> **What you will do**: Copies of all lines that contain "assign" are needed; take them from the data below.

[Saved entries]
▬▬▬▬▬▬

This design comes from an exercise in tuning for small area, a short achievable clock period and few clock cycles per item on the open sky130 flow, not from production work. Only simulation tests tie the RTL to the original design; equivalence was not proved.

Design aes_cmac256, start of the top module:
module aes_cmac256 (
  input  wire         clk,
  input  wire         rst,         
  output wire         in_ready,    
  input  wire         key_valid,
  input  wire [255:0] key,
  input  wire         blk_valid,
  input  wire [127:0] blk_data,
  input  wire         blk_last,
  input  wire [4:0]   blk_len,     
  output reg          tag_valid,
  output wire [127:0] tag
);
For scale: ~780 flip-flops, about 64000 sq um of cells after synthesis.
==> module aes_cmac256, before the edit <==
module aes_cmac256 (
  input  wire         clk,
  input  wire         rst,         
  output wire         in_ready,    
  input  wire         key_valid,
  input  wire [255:0] key,
  input  wire         blk_valid,
  input  wire [127:0] blk_data,
  input  wire         blk_last,
  input  wire [4:0]   blk_len,     
  output reg          tag_valid,
  output wire [127:0] tag
);
  reg [255:0] key_r;      
  reg [127:0] k1;         
  reg [127:0] st;         
  reg [255:0] kw;         
  reg [3:0]   rnd;        
  reg         busy;       
  reg         kstart;     
  reg         is_sub;     
  reg         is_last;    
  wire fin = busy && (rnd == 4'd14);
  wire can_blk = !kstart && (!busy || (fin && !is_last && !is_sub));
  wire can_key = !kstart && (!busy || is_last);
  assign in_ready = key_valid ? can_key : can_blk;
  wire hs_key = key_valid && in_ready;
  wire hs_blk = blk_valid && in_ready;
  assign tag = st;
  function automatic [127:0] dbl(input [127:0] x);
    dbl = {x[126:0], 1'b0} ^ (x[127] ? 128'h87 : 128'h0);
  endfunction
  function automatic [7:0] xtime(input [7:0] b);
    xtime = {b[6:0], 1'b0} ^ (b[7] ? 8'h1b : 8'h00);
  endfunction
  function automatic [31:0] mix_col(input [31:0] c);
    reg [7:0] a0, a1, a2, a3, s;
    begin
      a0 = c[31:24]; a1 = c[23:16]; a2 = c[15:8]; a3 = c[7:0];
      s = a0 ^ a1 ^ a2 ^ a3;
      mix_col[31:24] = a0 ^ s ^ xtime(a0 ^ a1);
      mix_col[23:16] = a1 ^ s ^ xtime(a1 ^ a2);
      mix_col[15:8]  = a2 ^ s ^ xtime(a2 ^ a3);
      mix_col[7:0]   = a3 ^ s ^ xtime(a3 ^ a0);
    end
  endfunction
  function automatic [127:0] pad_block(input [127:0] d, input [4:0] len);
    integer i;
    begin
      for (i = 0; i < 16; i = i + 1) begin
        if (i < len)
          pad_block[127-8*i -: 8] = d[127-8*i -: 8];
        else if (i == len)
          pad_block[127-8*i -: 8] = 8'h80;
        else
          pad_block[127-8*i -: 8] = 8'h00;
      end
    end
  endfunction
  wire [127:0] sb;
  genvar g;
  generate
    for (g = 0; g < 16; g = g + 1) begin : g_sbox
      aes_sbox u_sbox (.a(st[127-8*g -: 8]), .y(sb[127-8*g -: 8]));
    end
  endgenerate
  wire [127:0] sr;
  generate
    for (g = 0; g < 16; g = g + 1) begin : g_shift
      localparam integer R = g % 4;
      localparam integer C = g / 4;
      localparam integer SRC = R + 4 * ((C + R) % 4);
      assign sr[127-8*g -: 8] = sb[127-8*SRC -: 8];
    end
  endgenerate
  wire [127:0] mc = {mix_col(sr[127:96]), mix_col(sr[95:64]),
                     mix_col(sr[63:32]),  mix_col(sr[31:0])};
  wire [127:0] rk     = kw[127:0];
  wire [127:0] mid_out = mc ^ rk;    
  wire [127:0] fin_out = sr ^ rk;    
  wire [31:0] last_w = kw[31:0];
  wire        rot    = rnd[0];     
  wire [31:0] sub_in = rot ? {last_w[23:0], last_w[31:24]} : last_w;
  wire [31:0] sub_out;
  generate
    for (g = 0; g < 4; g = g + 1) begin : g_ksbox
      aes_sbox u_sbox (.a(sub_in[31-8*g -: 8]), .y(sub_out[31-8*g -: 8]));
    end
  endgenerate
  reg [7:0] rcon;
  always @(*) begin
    case (rnd)
      4'd1:  rcon = 8'h01;
      4'd3:  rcon = 8'h02;
      4'd5:  rcon = 8'h04;
      4'd7:  rcon = 8'h08;
      4'd9:  rcon = 8'h10;
      4'd11: rcon = 8'h20;
      4'd13: rcon = 8'h40;
      default: rcon = 8'h00;
    endcase
  end
  wire [31:0] t  = sub_out ^ {rcon, 24'h0};
  wire [31:0] n0 = kw[255:224] ^ t;
  wire [31:0] n1 = kw[223:192] ^ n0;
  wire [31:0] n2 = kw[191:160] ^ n1;
  wire [31:0] n3 = kw[159:128] ^ n2;
  wire         full_blk = (blk_len == 5'd16);
  wire         use_k1   = blk_last && full_blk;
  wire         use_k2   = blk_last && !full_blk;
  wire [127:0] p_blk    = blk_last ? pad_block(blk_data, blk_len) : blk_data;
  wire [127:0] k2       = dbl(k1);
  wire [127:0] mask_r   = (use_k1 ? k1 : 128'h0) ^ (use_k2 ? k2 : 128'h0);
  wire [127:0] in_base  = p_blk ^ key_r[255:128];
  wire         chain_ok = !is_sub && !is_last;
  wire [127:0] chain_v  = fin ? fin_out : (chain_ok ? st : 128'h0);
  wire [127:0] blk_in   = chain_v ^ mask_r ^ in_base;
  wire run = busy && !fin;    
  always @(posedge clk) begin
    tag_valid <= 1'b0;
    if (rst) begin
      busy    <= 1'b0;
      kstart  <= 1'b0;
      is_last <= 1'b1;
    end else begin
      if (hs_key)
        kstart <= 1'b1;
      else if (!busy)
        kstart <= 1'b0;
      busy      <= run || (kstart && !busy) || hs_blk;
      tag_valid <= fin && is_last && !is_sub;
      if (kstart && !busy) begin
        is_sub  <= 1'b1;
        is_last <= 1'b0;
      end else if (hs_blk) begin
        is_sub  <= 1'b0;
        is_last <= blk_last;
      end
    end
  end
  always @(posedge clk) begin
    if (hs_key)
      key_r <= key;
    if (fin && is_sub)
      k1 <= dbl(fin_out);
    if (run) begin
      kw  <= {kw[127:0], n0, n1, n2, n3};
      rnd <= rnd + 4'd1;
    end else begin
      kw  <= key_r;
      rnd <= 4'd1;
    end
    if (run)
      st <= mid_out;
    else if (hs_blk)
      st <= blk_in;
    else if (kstart && !busy)
      st <= key_r[255:128];           
    else if (fin)
      st <= fin_out;
  end
endmodule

▬▬▬▬▬▬

> **Exercise answer**:
  assign in_ready = key_valid ? can_key : can_blk;
  assign tag = st;
      assign sr[127-8*g -: 8] = sb[127-8*SRC -: 8];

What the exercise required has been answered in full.